In Buyers's most recent series of four bronze bookworks (1995-96), variously titled Archaeologia, Geographia, Alchemia and Metaphysika, we sense an intimate understanding of the consequences of learning and growth. In the conflation of the processes of decomposition and growth, Buyers intimates the cyclical process that characterizes both the development of knowledge and the experience of life. In meandering across the worn and ragged pages, whose contents literally bear fruit, the artist hints at the take and give of the one who has laboured to acquire knowledge with an open mind. Ambiguity resides in our inability to determine direction — are the leaves growing out of, or decomposing into, the books upon which they lie? A laurel wreath surrounds the bronze leaf in Alchemia and is significant in the series in that it stands both as a symbol of victory and of acquiescence. Glory comes to the one who wears the wreath. On the other hand, to rest on one's laurels suggests that one no longer strives for glory — that the struggle toward 'achievement' has been forsaken. Typically, Buyers leaves us with an open book, an ambiguous read, a moment's reflection from within which we might inscribe our own desires, fuelled as they are by the knowledge we have learned ... even at this instant, as we stand before Buyers's work.
Buyers's library contains many books, none of which provide a complete story, history, or encyclopaedia of information. Yet all of the books elicit the promise of truth and offer up possibilities for what might constitute written histories and narratives.

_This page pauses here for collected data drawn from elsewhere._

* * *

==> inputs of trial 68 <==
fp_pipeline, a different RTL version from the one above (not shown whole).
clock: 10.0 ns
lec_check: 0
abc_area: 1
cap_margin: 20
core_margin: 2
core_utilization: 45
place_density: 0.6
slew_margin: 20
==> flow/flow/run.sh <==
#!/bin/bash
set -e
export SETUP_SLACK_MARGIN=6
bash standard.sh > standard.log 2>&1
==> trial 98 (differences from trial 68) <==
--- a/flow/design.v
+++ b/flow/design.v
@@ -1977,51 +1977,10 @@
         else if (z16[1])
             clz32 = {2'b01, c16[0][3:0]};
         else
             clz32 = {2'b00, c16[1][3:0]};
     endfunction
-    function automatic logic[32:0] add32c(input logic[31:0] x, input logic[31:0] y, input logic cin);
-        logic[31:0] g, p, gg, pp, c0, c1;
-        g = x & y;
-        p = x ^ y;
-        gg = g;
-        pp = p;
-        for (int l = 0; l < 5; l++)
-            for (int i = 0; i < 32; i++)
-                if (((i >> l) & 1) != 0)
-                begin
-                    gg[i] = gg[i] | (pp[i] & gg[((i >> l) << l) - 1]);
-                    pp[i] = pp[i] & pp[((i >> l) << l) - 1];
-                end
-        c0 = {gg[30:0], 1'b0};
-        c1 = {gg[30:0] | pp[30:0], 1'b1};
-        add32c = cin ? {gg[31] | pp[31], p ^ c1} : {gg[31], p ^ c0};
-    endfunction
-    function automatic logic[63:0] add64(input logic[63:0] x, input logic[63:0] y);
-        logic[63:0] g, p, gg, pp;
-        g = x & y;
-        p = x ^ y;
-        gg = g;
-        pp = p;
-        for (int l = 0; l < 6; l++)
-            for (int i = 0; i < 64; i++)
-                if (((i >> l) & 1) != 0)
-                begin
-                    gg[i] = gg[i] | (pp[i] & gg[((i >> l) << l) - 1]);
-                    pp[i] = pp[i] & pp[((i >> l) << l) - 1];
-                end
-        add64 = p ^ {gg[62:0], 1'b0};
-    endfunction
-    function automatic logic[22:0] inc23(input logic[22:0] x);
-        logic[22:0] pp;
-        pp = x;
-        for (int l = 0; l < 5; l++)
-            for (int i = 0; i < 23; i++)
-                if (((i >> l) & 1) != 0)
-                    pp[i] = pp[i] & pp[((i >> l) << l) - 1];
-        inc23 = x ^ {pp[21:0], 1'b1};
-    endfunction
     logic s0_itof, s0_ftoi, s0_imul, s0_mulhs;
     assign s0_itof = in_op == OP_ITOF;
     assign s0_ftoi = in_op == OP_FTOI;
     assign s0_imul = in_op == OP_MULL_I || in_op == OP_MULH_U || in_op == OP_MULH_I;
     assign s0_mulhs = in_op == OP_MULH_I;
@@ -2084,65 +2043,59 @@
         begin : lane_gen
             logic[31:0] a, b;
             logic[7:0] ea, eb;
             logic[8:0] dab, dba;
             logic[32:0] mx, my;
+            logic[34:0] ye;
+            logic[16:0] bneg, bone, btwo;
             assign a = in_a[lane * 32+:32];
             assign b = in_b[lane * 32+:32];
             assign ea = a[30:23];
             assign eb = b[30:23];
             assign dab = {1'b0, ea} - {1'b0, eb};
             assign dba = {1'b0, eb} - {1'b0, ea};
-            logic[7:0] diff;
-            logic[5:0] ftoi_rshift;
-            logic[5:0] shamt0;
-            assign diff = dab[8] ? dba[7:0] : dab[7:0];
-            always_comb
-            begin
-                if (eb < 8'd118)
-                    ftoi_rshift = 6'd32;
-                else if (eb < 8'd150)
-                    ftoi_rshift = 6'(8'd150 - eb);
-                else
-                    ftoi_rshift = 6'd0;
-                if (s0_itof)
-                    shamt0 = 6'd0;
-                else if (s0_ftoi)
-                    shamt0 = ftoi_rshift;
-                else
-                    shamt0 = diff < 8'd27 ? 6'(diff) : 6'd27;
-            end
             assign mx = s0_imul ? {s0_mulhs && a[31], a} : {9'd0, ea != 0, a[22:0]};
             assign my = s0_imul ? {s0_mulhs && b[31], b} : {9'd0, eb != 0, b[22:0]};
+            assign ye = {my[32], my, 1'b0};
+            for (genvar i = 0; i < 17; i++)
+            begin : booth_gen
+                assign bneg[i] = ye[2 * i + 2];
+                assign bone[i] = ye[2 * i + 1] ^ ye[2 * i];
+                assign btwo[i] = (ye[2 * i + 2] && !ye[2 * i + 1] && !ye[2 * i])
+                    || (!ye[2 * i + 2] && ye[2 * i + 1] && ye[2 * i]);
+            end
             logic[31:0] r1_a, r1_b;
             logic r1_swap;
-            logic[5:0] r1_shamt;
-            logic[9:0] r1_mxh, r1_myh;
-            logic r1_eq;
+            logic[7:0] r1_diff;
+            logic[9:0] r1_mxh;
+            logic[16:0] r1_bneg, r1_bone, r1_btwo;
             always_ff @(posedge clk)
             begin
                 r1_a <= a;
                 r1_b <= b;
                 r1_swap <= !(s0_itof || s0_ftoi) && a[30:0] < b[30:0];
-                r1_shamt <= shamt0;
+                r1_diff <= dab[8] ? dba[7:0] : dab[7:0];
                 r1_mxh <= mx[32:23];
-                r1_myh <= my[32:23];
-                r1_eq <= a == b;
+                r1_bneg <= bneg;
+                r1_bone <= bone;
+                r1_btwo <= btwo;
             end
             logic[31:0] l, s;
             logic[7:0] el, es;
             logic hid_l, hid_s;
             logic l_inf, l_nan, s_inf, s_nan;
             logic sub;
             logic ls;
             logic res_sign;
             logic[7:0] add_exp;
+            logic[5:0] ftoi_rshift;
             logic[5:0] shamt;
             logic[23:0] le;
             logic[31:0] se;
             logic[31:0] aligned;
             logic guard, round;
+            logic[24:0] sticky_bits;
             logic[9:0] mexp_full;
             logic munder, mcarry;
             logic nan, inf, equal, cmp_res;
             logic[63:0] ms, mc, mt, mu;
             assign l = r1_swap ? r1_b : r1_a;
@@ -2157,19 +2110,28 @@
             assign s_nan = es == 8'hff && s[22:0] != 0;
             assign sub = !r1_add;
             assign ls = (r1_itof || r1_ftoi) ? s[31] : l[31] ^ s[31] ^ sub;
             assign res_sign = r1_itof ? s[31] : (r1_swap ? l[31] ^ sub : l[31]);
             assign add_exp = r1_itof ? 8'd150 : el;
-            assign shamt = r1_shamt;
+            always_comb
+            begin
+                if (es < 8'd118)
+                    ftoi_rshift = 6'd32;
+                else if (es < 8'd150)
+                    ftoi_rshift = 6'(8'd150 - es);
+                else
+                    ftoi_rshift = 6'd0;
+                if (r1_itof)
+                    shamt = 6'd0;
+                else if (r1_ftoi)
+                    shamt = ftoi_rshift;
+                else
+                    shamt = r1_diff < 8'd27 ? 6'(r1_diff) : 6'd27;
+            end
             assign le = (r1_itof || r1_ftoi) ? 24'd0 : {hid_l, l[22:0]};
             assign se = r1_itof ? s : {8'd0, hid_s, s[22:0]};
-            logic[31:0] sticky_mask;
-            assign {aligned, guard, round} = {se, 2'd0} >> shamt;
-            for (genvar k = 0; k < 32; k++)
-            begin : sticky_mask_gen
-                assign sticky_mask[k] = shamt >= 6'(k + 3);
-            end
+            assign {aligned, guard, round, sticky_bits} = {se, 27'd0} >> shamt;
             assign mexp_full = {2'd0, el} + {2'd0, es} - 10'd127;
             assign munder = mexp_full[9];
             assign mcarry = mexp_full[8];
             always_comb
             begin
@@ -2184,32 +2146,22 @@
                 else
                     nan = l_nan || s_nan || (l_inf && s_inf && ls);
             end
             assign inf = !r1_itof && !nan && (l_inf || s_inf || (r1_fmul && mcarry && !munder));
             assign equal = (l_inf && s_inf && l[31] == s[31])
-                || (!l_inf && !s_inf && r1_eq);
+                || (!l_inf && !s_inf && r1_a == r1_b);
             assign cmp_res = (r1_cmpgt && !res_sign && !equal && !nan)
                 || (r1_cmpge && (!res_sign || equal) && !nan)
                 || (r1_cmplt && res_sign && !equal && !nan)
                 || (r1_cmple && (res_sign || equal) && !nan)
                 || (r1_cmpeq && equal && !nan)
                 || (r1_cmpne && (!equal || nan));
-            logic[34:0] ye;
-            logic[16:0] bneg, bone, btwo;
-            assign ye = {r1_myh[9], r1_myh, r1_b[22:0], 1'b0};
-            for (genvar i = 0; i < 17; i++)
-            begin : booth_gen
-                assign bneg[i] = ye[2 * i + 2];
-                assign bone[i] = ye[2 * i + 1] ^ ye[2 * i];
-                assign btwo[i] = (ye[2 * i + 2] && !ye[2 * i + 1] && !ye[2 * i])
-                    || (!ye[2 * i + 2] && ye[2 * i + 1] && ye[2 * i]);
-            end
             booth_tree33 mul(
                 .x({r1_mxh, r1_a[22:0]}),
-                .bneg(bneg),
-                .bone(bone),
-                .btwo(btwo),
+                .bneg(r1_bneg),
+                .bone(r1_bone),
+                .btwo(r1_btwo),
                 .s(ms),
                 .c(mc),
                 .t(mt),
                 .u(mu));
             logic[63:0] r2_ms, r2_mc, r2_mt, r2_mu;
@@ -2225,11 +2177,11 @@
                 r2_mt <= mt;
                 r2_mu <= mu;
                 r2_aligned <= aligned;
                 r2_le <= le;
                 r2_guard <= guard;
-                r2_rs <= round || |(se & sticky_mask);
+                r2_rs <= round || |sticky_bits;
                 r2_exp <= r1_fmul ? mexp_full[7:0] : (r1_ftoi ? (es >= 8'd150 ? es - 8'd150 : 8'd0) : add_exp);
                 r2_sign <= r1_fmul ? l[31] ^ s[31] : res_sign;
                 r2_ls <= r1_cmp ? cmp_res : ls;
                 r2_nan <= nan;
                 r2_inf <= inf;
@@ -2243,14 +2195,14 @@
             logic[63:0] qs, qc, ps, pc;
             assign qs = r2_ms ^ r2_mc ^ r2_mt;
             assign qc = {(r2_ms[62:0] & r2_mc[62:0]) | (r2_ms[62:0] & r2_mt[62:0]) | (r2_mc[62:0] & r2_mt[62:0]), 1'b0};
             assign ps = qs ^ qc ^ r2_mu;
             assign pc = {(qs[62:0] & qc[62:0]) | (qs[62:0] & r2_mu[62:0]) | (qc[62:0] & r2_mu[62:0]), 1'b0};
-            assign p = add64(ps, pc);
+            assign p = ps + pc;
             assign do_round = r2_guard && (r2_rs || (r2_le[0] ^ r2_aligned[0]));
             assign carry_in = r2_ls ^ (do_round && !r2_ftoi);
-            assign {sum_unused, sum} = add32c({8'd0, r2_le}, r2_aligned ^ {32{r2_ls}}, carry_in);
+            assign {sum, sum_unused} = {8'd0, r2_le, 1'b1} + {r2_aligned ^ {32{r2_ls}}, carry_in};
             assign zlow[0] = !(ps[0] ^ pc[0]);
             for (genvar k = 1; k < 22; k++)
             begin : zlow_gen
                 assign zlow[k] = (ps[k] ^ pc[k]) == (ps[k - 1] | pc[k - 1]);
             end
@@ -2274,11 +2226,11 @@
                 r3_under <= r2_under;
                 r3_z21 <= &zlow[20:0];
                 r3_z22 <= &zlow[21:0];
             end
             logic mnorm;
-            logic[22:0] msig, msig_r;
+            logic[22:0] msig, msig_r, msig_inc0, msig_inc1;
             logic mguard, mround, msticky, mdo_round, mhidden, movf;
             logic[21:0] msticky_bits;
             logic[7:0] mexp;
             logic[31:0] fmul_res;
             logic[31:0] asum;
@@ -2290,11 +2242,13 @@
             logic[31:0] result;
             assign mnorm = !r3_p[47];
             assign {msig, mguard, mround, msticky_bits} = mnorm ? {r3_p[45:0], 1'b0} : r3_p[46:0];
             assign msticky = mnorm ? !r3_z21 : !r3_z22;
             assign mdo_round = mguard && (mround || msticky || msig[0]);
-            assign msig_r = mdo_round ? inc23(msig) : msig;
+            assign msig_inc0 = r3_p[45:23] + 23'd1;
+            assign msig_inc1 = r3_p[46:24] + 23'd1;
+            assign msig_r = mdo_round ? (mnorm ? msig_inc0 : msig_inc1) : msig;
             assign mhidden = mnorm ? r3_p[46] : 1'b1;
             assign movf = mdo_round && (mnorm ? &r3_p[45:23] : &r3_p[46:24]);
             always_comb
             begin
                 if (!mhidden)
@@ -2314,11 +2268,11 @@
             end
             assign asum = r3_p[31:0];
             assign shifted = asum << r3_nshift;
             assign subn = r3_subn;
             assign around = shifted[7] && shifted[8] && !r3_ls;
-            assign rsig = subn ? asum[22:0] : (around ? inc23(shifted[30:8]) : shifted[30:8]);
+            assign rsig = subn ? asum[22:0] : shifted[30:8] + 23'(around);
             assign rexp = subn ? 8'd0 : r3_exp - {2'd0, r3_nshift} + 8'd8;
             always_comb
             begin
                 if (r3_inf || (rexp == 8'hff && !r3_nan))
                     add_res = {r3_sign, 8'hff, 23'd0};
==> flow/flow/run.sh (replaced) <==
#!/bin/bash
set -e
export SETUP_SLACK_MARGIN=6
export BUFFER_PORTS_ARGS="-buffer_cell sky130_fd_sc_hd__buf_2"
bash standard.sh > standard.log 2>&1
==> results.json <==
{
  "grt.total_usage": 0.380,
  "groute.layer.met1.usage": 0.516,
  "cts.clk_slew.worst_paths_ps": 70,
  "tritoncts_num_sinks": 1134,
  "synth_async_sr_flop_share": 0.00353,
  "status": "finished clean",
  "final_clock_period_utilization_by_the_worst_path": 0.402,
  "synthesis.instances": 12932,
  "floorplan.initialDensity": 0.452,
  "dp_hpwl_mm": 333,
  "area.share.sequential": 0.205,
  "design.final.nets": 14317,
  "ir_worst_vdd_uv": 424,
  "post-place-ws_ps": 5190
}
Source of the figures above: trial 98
This design comes from an exercise in tuning for small area, a short achievable clock period and few clock cycles per item on the open sky130 flow, not from production work.
In this exercise RTL edits were held to simulation tests only and were not proved equivalent to the original.

==> flow/design.v, too long to show whole: its modules and the start of the top module <==
// module Cfu: 166 lines
// module cfu_ssum: 110 lines
// module cfu_prod: 725 lines
// module cfu_dp: 929 lines
module Cfu (
    input               cmd_valid,
    output              cmd_ready,
    input      [9:0]    cmd_payload_function_id,
    input      [31:0]   cmd_payload_inputs_0,
    input      [31:0]   cmd_payload_inputs_1,
    output              rsp_valid,
    input               rsp_ready,
    output     [31:0]   rsp_payload_outputs_0,
    input               reset,
    input               clk
);
  // ...
==> flow/flow/run.sh <==
#!/bin/bash
cp standard.sh standard_sh_copy.txt
export SETUP_SLACK_MARGIN=10.0
export BUFFER_PORTS_ARGS="-buffer_cell sky130_fd_sc_hd__buf_2"
bash standard.sh finish > standard_finish.log 2>&1
==> flow/standard.sh <==
#!/bin/bash
# synth_recipe.tcl (not shown) runs the flow's synth.tcl, then flattens the netlist and writes it again
# the make line also repeats each setting of config.mk as NAME=value (left out here)
make -C /OpenROAD-flow-scripts/flow DESIGN_CONFIG=/design/flow/config.mk WORK_HOME=/design/flow/orfs CLKGATE_MAP_FILE= SYNTH_SCRIPT=/design/flow/synth_recipe.tcl "${@:-finish}"
==> flow/config.mk <==
export PLATFORM = sky130hd
export DESIGN_NAME = Cfu
export DESIGN_NICKNAME = Cfu
export VERILOG_FILES = /design/flow/design.v
export SDC_FILE = /design/flow/constraint.sdc
export NUM_CORES = 4
export LEC_CHECK = 0
export CAP_MARGIN = 20
export CORE_MARGIN = 2
export CORE_UTILIZATION = 60
export SLEW_MARGIN = 20
==> flow/constraint.sdc <==
create_clock -name core_clock -period 20.0 [get_ports {clk}]
set_input_delay 4.0000 -clock core_clock [delete_from_list [all_inputs] [get_ports {clk}]]
set_output_delay 4.0000 -clock core_clock [all_outputs]
set_load 0.01 [all_outputs]
==> impl_metrics.ini, run 1 <==
[outcome]
outcome = complete, no violations

[critical_path]
cp-startpoint = cmd_payload_function_id[3]
r2r_cells = 25
crit_top_cell = buf_2
cp_cell_sequence = buf_2, or2_2, nor2_4, clkbuf_16, a22o_1, a221oi_1, nand2_1, o21ai_0, o21ai_1, buf_2
crit_family = compound AO/OA/AOI/OAI gates

[logic_synthesis]
syn_area_sq_um = 34200
yosysTopAreaCell = fa_1
yosys.area_share.simple = 0.107
synth_mux_area_frac = 0.0695
synthCells = 3344
synth-compound-area-share = 0.118
synth_flop_cell = edfxtp_1

[die]
rows = 87
coreArea_sq_um = 56400
nWellTaps = 756
initial_utilization = 0.606
pin_count = 112

[cells_and_area]
regArea_sq_um = 10700
inv_count = 471
final_cell_mix = inv_1, fa_1, nand2_1

[timing]
setup_viol = 0
max_freq_ghz = 0.100
rsz0062_at_grt = true

[detailed_routing]
first_pass_iters = 8
drt_wl_total_microns = 118000
vias = 26157
drt-met1-wl_microns = 42000
detail-route-antenna-nets = 0

[cts]
tritoncts = yes
clk_latency_ps = 620
clkTransAtPathRegs_ps = 60

[job]
drv_cap = 0

[min_path]
holdPathStages = 2
hp-class = flip-flop to flip-flop

[grt]
met2_usage = 0.652
Testbench counts, summed over its fixed seeds: cycles 13,495, items 12,741.
==> inputs of run 2 (changes only) <==
==> flow/flow/run.sh (replaced) <==
#!/bin/bash
cp standard.sh standard_sh_copy.txt
export SETUP_SLACK_MARGIN=10.5
export BUFFER_PORTS_ARGS="-buffer_cell sky130_fd_sc_hd__buf_2"
bash standard.sh finish > standard_finish.log 2>&1
==> impl_metrics.ini, run 2 <==
[detailed_routing]
highest_layer = met5
met3_length_microns = 12900
drcViolationCount = 0
drt_wl_total_microns = 120000
drt_iter0_markers = 2786
first_pass_iters = 8
drt-vias-per-instance = 6.30
route.met2.wl_microns = 55600
detail-route-antenna-nets = 0
drt-met1-wl_microns = 42800
wl_per_cell_microns = 28.4
vias = 26476

[job]
drv_cap = 0

[cts]
tritoncts = yes
hold_buffers = 0
cts.sinks = 422
h-tree-depth = 2
clk_latency_ps = 620
clockRootBuffer = clkbuf_16
clock_path_buffers = 3
clkTransAtPathRegs_ps = 60
cts_buffers = 47

[logic_synthesis]
syn_area_per_cell_sq_um = 10.2
synth_seq_cells = 422
synth_flop_cell = edfxtp_1
yosys.area_share.simple = 0.107
synth-compound-area-share = 0.118
synthCells = 3344
synthXorXnorAreaFrac = 0.0498
yosysTopAreaCell = fa_1
syn-num-nets = 3902
yosys_warnings = 1
synth-edff-count = 222
synth_top_family_by_area = adder cells
synth_mux_area_frac = 0.0695
ys_top_cells_by_area = fa_1, edfxtp_1, dfxtp_1
synth_cell_types = 69
ys_async_sr_fraction = 0
yosys-top-cells-count = inv_1, fa_1, nand2_1
synth_most_common_cell = inv_1
yosysSeqAreaShare = 0.312
syn_area_sq_um = 34200
synthAdderAreaFrac = 0.270
yosysTopAreaCellShare = 0.252

[timing]
tns_ps = 0
max_freq_ghz = 0.103
hold_viol = 0
fin_hold_ws_ps = 470
slew_headroom = 0.202
drv_slew = 0
timing.final.ws_setup_ps = 10310
setup_viol = 0
fin_crit_sh = 0.484
fin_skew_ps = 41.1
tightest_slew_ps = 1160
min_period_ps = 9690
rsz0062_at_grt = true

[cells_and_area]
layout-drive-gt1-share = 0.121
fillers = 4465
final_cell_mix = inv_1, fa_1, nand2_1
syn2layout_area_growth_pct = 10.9
finish.net_count = 3965
final_common_cell = inv_1
finalInstanceArea_sq_um = 37900
fin_cells = 4205

[die]
die_h_microns = 243
rows = 87
die_area_sq_um = 58900
initial_utilization = 0.606
pin_count = 112
coreArea_sq_um = 56400
die_w_microns = 243

[critical_path]
start_kind = input port
end_kind = primary output
rr_endpoint = accumulator[31]$_SDFFE_PP0P_
path_class = input port to primary output
r2r_cells = 27
reg2reg_from = op_mac$_SDFF_PP0_
r2r_slack_ps = 11740
cp.required_ps = 16000
cp_max_fo = 7
arrival_ps = 5690

[grt]
first_global_vias = 27366
grt_use_total = 0.410
grt_first_pass_wirelength_microns = 177000
grt-ovfl-total = 0
antenna_found_initial = 6
grt_max_degree = 74

[placement]
placed_cell_area_sq_um = 35500
portBuffers = 108
gp_congestion = 0.947
placedCellCount = 4089
pre_cts_ws_ps = 9440
hpwl_microns = 83100

[min_path]
min_to = sg[3]$_SDFFE_PP0P_
hp-class = flip-flop to flip-flop
holdPathStages = 2
hp-start = sg[3]$_SDFFE_PP0P_

[outcome]
outcome = complete, no violations
run 2: changes by cell type in the layout (fill, tap and decap cells not counted), sizes merged:
cell | before | now
buf | 178 | 198
bufbuf | 0 | 2
clkbuf | 64 | 65
diode | 3 | 4
run 2: cell type report:
type                            instances  area, sq um  area share
Multi-Input combinational cell       2263        21300       0.563
Sequential cell                       422        10700       0.282
Inverter                              471         1770      0.0467
Timing Repair Buffer                  202         1620      0.0426
Clock buffer                           63         1330      0.0351
Tap cell                              756          946      0.0250
Clock inverter                         24          216     0.00571
Antenna cell                            4         10.0    0.000264
run 2: metrics by stage:
| step | utilization |
|---|---|
| floorplan | - |
| global placement | 0.630 |
| detailed placement | 0.630 |
| CTS | 0.669 |
| global route | 0.672 |
| finish | 0.672 |
run 2: routing by layer:
| metal | vias to the layer above | track usage |
|---|---|---|
| li1 | 11170 | - |
| met1 | 13269 | 0.508 |
| met2 | 1650 | 0.656 |
| met3 | 385 | 0.105 |
| met4 | 2 | 0.238 |
| met5 | - | 0 |
run 2: critical path, cell delays in order:
cell      delay, ps
buf_12          110
or2_4           260
nor2_4          200
buf_12          160
buf_16          120
buf_12          130
a22o_1          140
a221oi_2         50
nand2_1          90
o21ai_1          60
o21ai_1         170
buf_4           180
run 2: kinds of logic after synthesis:
group	Yosys count
xor gates and xnor gates	192
DFF	422
buffers and inverters	660
and+or+nand+nor	807
AOI/OAI and AO/OA	593
muxes	190
adders and majority gates	480
run 2: how the worst max path moves through the flow:
stage / startpoint / endpoint / cells after the start
after floorplan: cmd_payload_function_id[4] / rsp_payload_outputs_0[11] / 9
after global placement: cmd_payload_function_id[6] / rsp_valid / 6
after detailed placement: cmd_payload_function_id[6] / rsp_valid / 6
after CTS: cmd_payload_function_id[3] / rsp_payload_outputs_0[7] / 11
after global routing: cmd_payload_function_id[4] / rsp_payload_outputs_0[16] / 12
final: cmd_payload_function_id[4] / rsp_payload_outputs_0[16] / 12
run 2: repair_timing:
item                                    4_1_cts  5_1_grt
pin swaps                                    29       22
cloned                                        7        1
buffers inserted                             12        5
endpoints found under the setup margin       34       33
resized for setup                           114       28
==> inputs of run 3 (changes only) <==
==> flow/flow/run.sh (replaced) <==
#!/bin/bash
cp standard.sh standard_sh_copy.txt
export SETUP_SLACK_MARGIN=11.0
export BUFFER_PORTS_ARGS="-buffer_cell sky130_fd_sc_hd__buf_2"
bash standard.sh finish > standard_finish.log 2>&1
==> impl_metrics.ini, run 3 <==
[critical_path]
path_class = input port to primary output
cp_max_fo = 8
crit_path_top_delay_cell = or2_4
cpPeakStageDelay_ps = 270
start_kind = input port
cp.required_ps = 16000
arrival_ps = 5690
cp_cell_sequence = buf_12, or2_4, nor2_4, buf_12, buf_16, a22o_1, a221oi_2, nand2_1, o21ai_1, o21ai_1, buf_2
end_kind = primary output

[logic_synthesis]
synth_cell_types = 69
yosysTopAreaCell = fa_1
synth_flop_cell = edfxtp_1
yosys_warnings = 1
yosysTopAreaCellShare = 0.252
syn_area_per_cell_sq_um = 10.2
synth-edff-count = 222
yosys-top-cells-count = inv_1, fa_1, nand2_1
synth_seq_cells = 422
ys_async_sr_fraction = 0
syn-num-nets = 3902
synthCells = 3344
ys_top_cells_by_area = fa_1, edfxtp_1, dfxtp_1
synth_most_common_cell = inv_1
yosysSeqAreaShare = 0.312
syn_area_sq_um = 34200

[timing]
tns_ps = 0
fin_hold_ws_ps = 488
tightest_slew_ps = 1120
fin_crit_sh = 0.484
max_freq_ghz = 0.103
rsz0062_at_grt = true
setup_viol = 0
min_period_ps = 9690
hold_viol = 0
slew_headroom = 0.248
drv_slew = 0
fin_skew_ps = 41.4

[cts]
h-tree-depth = 2
clk_latency_ps = 620
tritoncts = yes
clock_path_buffers = 3
cts_buffers = 47
cts.sinks = 422
clockRootBuffer = clkbuf_16
clkTransAtPathRegs_ps = 60

[die]
die_h_microns = 243
coreArea_sq_um = 56400
initial_utilization = 0.606
die_w_microns = 243
pin_count = 112
rows = 87
die_area_sq_um = 58900

[grt]
grt-ovfl-total = 0
grt_use_total = 0.416
antenna_found_initial = 12
grt_first_pass_wirelength_microns = 180000
grt_max_degree = 74
first_global_vias = 28165

[detailed_routing]
first_pass_iters = 6
detail-route-antenna-nets = 0
drcViolationCount = 0
drt_iter0_markers = 2887
drt_wl_total_microns = 122000
vias = 26969
drt-vias-per-instance = 6.36
wl_per_cell_microns = 28.7

[cells_and_area]
final_common_cell = inv_1
final_cell_mix = inv_1, fa_1, nand2_1
finish.net_count = 4001
layout-drive-gt1-share = 0.140
fin_cells = 4242
syn2layout_area_growth_pct = 12.7

[min_path]
hp-class = flip-flop to flip-flop

[job]
drv_cap = 0

[outcome]
outcome = complete, no violations

[placement]
hpwl_microns = 84600
gp_congestion = 0.921
portBuffers = 108
placedCellCount = 4098
[run 3: cell counts after synthesis]
No cell type changed its count.
[run 3: through the flow]
step,setup WS [ps],instance area [sq um],util
2_1_floorplan,10880,34600,-
3_3_place_gp,9390,35800,0.636
3_5_place_dp,9380,35900,0.637
4_1_cts,10390,38200,0.678
5_1_grt,10280,38500,0.683
6_report,10310,38500,0.683
[run 3: final timing paths]
check / cells after the start / slack (ps) / end / start
setup / recovery: 11 / 10310 / rsp_payload_outputs_0[26] / cmd_payload_function_id[3]
hold / removal: 2 / 490 / FilterOffset[26]$_SDFFE_PP0P_ / FilterOffset[26]$_SDFFE_PP0P_
setup reg to reg: 27 / 11360 / kprod[27]$_DFFE_PP_ / op_mac$_SDFF_PP0_
hold reg to reg: 2 / 490 / FilterOffset[26]$_SDFFE_PP0P_ / FilterOffset[26]$_SDFFE_PP0P_
[run 3: cell families after synthesis]
family / after synthesis / share of synthesized area
xor gates and xnor gates: 192 / 0.0498
adders and majority gates: 480 / 0.270
and+or+nand+nor: 807 / 0.107
DFF: 422 / 0.312
muxes: 190 / 0.0695
AOI/OAI and AO/OA: 593 / 0.118
buffers and inverters: 660 / 0.0739
[run 3: what timing repair did]
| item | CTS | global route |
|---|---|---|
| setup endpoints to repair | 35 | 58 |
| hold buffers | 0 | 0 |
| gates resized for setup | 82 | 27 |
| gates cloned | 9 | 1 |
| setup buffers | 24 | 18 |
| hold endpoints to repair | 0 | 0 |
| pin swaps | 65 | 32 |
[run 3: worst max-delay path, delay by kind of cell]
kind	cells	cell delay, ps
buffers and inverters	4	600
and+or+nand+nor	3	580
AOI/OAI and AO/OA	4	490
[run 3: cell type report]
cell class              instances  area [sq um]
multi-input cells            2263         21600
fillers                      4518         17900
flip-flops and latches        422         10700
repair buffers                238          1970
inverters                     471          1770
clock buffers                  65          1330
well taps                     756           946
clock inverters                22           255
diodes                          5          12.5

Buyers books are beautiful and seductive in the fashion that books are — offering us wisdom and comfort — and symbolizing power. But they are also beautiful in the sense that they are works of art — works formed and created in the hands of an artist. In this later regard, the books enable us to perceive books, and the content that is written therein, with a critical eye. In suggesting that we might have some role to play in the definition of facts and the compilation of history — in the development of societal 'truths' — Buyers's bookworks contribute a valuable lesson learned.